WHAT TO DO: Give back exactly the stretch of data below from the line holding "core_margin: 2" through the line holding "immD9) ? idDec.bits[4:0] : idDec.bits[20:16]);", both ends included, and leave the remaining lines out.

INPUT DATA:

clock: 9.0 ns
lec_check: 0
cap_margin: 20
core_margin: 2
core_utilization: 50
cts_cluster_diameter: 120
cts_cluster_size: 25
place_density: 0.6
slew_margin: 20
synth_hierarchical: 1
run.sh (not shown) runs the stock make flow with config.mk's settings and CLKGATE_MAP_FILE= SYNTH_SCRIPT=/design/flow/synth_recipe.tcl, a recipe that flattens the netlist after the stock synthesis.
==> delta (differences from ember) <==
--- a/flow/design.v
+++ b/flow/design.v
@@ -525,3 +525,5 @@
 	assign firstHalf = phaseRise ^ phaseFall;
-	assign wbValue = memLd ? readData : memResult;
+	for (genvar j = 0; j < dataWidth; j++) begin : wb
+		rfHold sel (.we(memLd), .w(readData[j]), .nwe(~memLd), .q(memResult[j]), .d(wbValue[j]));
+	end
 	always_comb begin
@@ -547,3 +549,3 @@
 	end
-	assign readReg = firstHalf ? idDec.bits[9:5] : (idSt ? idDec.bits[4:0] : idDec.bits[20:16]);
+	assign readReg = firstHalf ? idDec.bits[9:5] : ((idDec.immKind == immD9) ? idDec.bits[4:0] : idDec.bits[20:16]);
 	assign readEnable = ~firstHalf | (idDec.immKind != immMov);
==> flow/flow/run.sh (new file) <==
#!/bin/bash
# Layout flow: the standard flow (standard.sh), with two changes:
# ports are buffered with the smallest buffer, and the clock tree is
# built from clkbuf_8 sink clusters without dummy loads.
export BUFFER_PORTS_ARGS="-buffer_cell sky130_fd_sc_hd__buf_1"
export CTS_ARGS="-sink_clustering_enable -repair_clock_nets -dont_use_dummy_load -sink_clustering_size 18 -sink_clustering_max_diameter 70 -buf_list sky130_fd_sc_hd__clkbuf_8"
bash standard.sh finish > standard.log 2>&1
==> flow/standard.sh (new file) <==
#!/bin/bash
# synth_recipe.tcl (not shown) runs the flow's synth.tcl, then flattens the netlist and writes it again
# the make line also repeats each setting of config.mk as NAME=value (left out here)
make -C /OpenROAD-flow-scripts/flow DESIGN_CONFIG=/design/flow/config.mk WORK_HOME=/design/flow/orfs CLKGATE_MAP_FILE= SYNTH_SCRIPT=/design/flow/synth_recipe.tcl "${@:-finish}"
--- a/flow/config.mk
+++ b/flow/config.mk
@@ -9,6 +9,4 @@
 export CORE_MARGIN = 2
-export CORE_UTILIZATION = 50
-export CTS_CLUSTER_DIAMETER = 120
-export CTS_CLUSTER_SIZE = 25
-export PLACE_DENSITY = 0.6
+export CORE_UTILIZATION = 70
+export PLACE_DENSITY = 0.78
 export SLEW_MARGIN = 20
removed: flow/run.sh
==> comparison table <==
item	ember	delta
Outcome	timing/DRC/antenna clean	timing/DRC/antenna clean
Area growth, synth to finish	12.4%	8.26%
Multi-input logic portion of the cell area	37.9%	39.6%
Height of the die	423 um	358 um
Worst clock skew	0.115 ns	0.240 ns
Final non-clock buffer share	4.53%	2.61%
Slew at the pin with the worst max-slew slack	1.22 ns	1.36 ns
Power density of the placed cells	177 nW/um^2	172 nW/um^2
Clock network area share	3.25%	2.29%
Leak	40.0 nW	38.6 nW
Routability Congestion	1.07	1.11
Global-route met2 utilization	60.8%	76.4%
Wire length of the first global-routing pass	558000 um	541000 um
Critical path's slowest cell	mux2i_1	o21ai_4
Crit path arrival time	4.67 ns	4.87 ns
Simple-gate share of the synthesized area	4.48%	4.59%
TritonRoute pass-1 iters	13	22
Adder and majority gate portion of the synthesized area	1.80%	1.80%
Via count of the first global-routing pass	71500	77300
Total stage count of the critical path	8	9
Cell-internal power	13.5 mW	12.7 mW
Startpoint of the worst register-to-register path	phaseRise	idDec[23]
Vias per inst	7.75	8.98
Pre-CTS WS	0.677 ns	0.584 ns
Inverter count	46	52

ANSWER TO THIS PROBLEM:
core_margin: 2
core_utilization: 50
cts_cluster_diameter: 120
cts_cluster_size: 25
place_density: 0.6
slew_margin: 20
synth_hierarchical: 1
run.sh (not shown) runs the stock make flow with config.mk's settings and CLKGATE_MAP_FILE= SYNTH_SCRIPT=/design/flow/synth_recipe.tcl, a recipe that flattens the netlist after the stock synthesis.
==> delta (differences from ember) <==
--- a/flow/design.v
+++ b/flow/design.v
@@ -525,3 +525,5 @@
 	assign firstHalf = phaseRise ^ phaseFall;
-	assign wbValue = memLd ? readData : memResult;
+	for (genvar j = 0; j < dataWidth; j++) begin : wb
+		rfHold sel (.we(memLd), .w(readData[j]), .nwe(~memLd), .q(memResult[j]), .d(wbValue[j]));
+	end
 	always_comb begin
@@ -547,3 +549,3 @@
 	end
-	assign readReg = firstHalf ? idDec.bits[9:5] : (idSt ? idDec.bits[4:0] : idDec.bits[20:16]);
+	assign readReg = firstHalf ? idDec.bits[9:5] : ((idDec.immKind == immD9) ? idDec.bits[4:0] : idDec.bits[20:16]);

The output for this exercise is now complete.